#### Brief:
Your answer should be one number: the count of lines below that contain "ABITS".

#### Entries shown:
• • • •
===== src/rtl/rl_fifo_1r1w_ctrl.sv =====
// rl_fifo_1r1w_ctrl
// First-word-fall-through FIFO controller in front of an external 1R1W RAM
// with a 1-cycle registered read. A 2-entry output buffer (head + skid)
// hides the read latency so a word can be pushed and popped every cycle.
module rl_fifo_1r1w_ctrl #(
  parameter int ABITS = 4,
  parameter int DBITS = 32
) (
  input  logic                   clk_i,
  input  logic                   rst_ni,
  input  logic                   clear_i,
  input  logic                   push_i,
  input  logic [DBITS-1:0]       din_i,
  output logic                   full_o,
  input  logic                   pop_i,
  output logic [DBITS-1:0]       dout_o,
  output logic                   empty_o,
  output logic [ABITS+1:0]       count_o,
  output logic                   ovf_o,
  output logic                   unf_o,
  output logic [ABITS-1:0]       mem_waddr_o,
  output logic [DBITS-1:0]       mem_din_o,
  output logic                   mem_we_o,
  output logic [(DBITS+7)/8-1:0] mem_be_o,
  output logic [ABITS-1:0]       mem_raddr_o,
  input  logic [DBITS-1:0]       mem_dout_i
);

  localparam int PW  = ABITS + 1;
  localparam int BEW = (DBITS + 7) / 8;

  // Registered state
  logic [PW-1:0]    r_wptr;
  logic [PW-1:0]    r_rptr;
  logic             r_rd_pend;
  logic [1:0]       r_buf_cnt;
  logic [DBITS-1:0] r_head;
  logic [DBITS-1:0] r_skid;
  logic             r_ovf;
  logic             r_unf;

  // Combinational helpers
  logic [PW-1:0]    w_ram_cnt;
  logic             w_full;
  logic             w_empty;
  logic             w_push_acc;
  logic             w_pop_acc;
  logic             w_issue;
  logic [2:0]       w_occ;
  logic [2:0]       w_limit;
  logic [1:0]       w_buf_cnt_nxt;
  logic [DBITS-1:0] w_head_nxt;
  logic [DBITS-1:0] w_skid_nxt;

  // Flags are derived from registered pointers only, so a same-cycle pop
  // never frees RAM space for a same-cycle push.
  assign w_ram_cnt  = r_wptr - r_rptr;
  assign w_full     = (w_ram_cnt == {1'b1, {ABITS{1'b0}}});
  assign w_empty    = (r_buf_cnt == 2'd0);
  assign w_push_acc = push_i & ~w_full & ~clear_i;
  assign w_pop_acc  = pop_i & ~w_empty;

  // A read is only launched when the output buffer is guaranteed a free slot
  // by the time the word returns; buf_cnt + rd_pend never exceeds 2.
  assign w_occ   = {1'b0, r_buf_cnt} + {2'b00, r_rd_pend};
  assign w_limit = 3'd2 + {2'b00, w_pop_acc};
  assign w_issue = (w_ram_cnt != {PW{1'b0}}) & (w_occ < w_limit);

  // Output buffer next state: remove head on pop, then append the returning RAM word
  always_comb begin
    w_buf_cnt_nxt = r_buf_cnt;
    w_head_nxt    = r_head;
    w_skid_nxt    = r_skid;
    case ({w_pop_acc, r_rd_pend})
      2'b01: begin
        if (r_buf_cnt == 2'd0) begin
          w_head_nxt    = mem_dout_i;
          w_buf_cnt_nxt = 2'd1;
        end else begin
          w_skid_nxt    = mem_dout_i;
          w_buf_cnt_nxt = 2'd2;
        end
      end
      2'b10: begin
        if (r_buf_cnt == 2'd2) begin
          w_head_nxt = r_skid;
        end else begin
          w_head_nxt = r_head;
        end
        w_buf_cnt_nxt = r_buf_cnt - 2'd1;
      end
      2'b11: begin
        if (r_buf_cnt == 2'd2) begin
          w_head_nxt = r_skid;
          w_skid_nxt = mem_dout_i;
        end else begin
          w_head_nxt = mem_dout_i;
        end
        w_buf_cnt_nxt = r_buf_cnt;
      end
      default: begin
        w_buf_cnt_nxt = r_buf_cnt;
      end
    endcase
  end

  // Pointer, in-flight flag, buffer and pulse registers; clear_i restores reset state but keeps dout_o
  always_ff @(posedge clk_i or negedge rst_ni) begin
    if (!rst_ni) begin
      r_wptr    <= {PW{1'b0}};
      r_rptr    <= {PW{1'b0}};
      r_rd_pend <= 1'b0;
      r_buf_cnt <= 2'd0;
      r_head    <= {DBITS{1'b0}};
      r_skid    <= {DBITS{1'b0}};
      r_ovf     <= 1'b0;
      r_unf     <= 1'b0;
    end else if (clear_i) begin
      r_wptr    <= {PW{1'b0}};
      r_rptr    <= {PW{1'b0}};
      r_rd_pend <= 1'b0;
      r_buf_cnt <= 2'd0;
      r_ovf     <= 1'b0;
      r_unf     <= 1'b0;
    end else begin
      if (w_push_acc) begin
        r_wptr <= r_wptr + {{ABITS{1'b0}}, 1'b1};
      end
      if (w_issue) begin
        r_rptr <= r_rptr + {{ABITS{1'b0}}, 1'b1};
      end
      r_rd_pend <= w_issue;
      r_buf_cnt <= w_buf_cnt_nxt;
      r_head    <= w_head_nxt;
      r_skid    <= w_skid_nxt;
      r_ovf     <= push_i & w_full;
      r_unf     <= pop_i & w_empty;
    end
  end

  assign full_o  = w_full;
  assign empty_o = w_empty;
  assign dout_o  = r_head;
  assign ovf_o   = r_ovf;
  assign unf_o   = r_unf;
  assign count_o = {1'b0, w_ram_cnt}
                 + {{PW{1'b0}}, r_rd_pend}
                 + {{ABITS{1'b0}}, r_buf_cnt};

  // RAM ports. The read address is the read pointer itself; a read of the
  // location being written only happens when ram_cnt is zero, and that
  // returned word is never captured because no read is issued then.
  assign mem_waddr_o = r_wptr[ABITS-1:0];
  assign mem_din_o   = din_i;
  assign mem_we_o    = w_push_acc;
  assign mem_be_o    = {BEW{1'b1}};
  assign mem_raddr_o = r_rptr[ABITS-1:0];

endmodule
• • • •
#### Solved problem:
11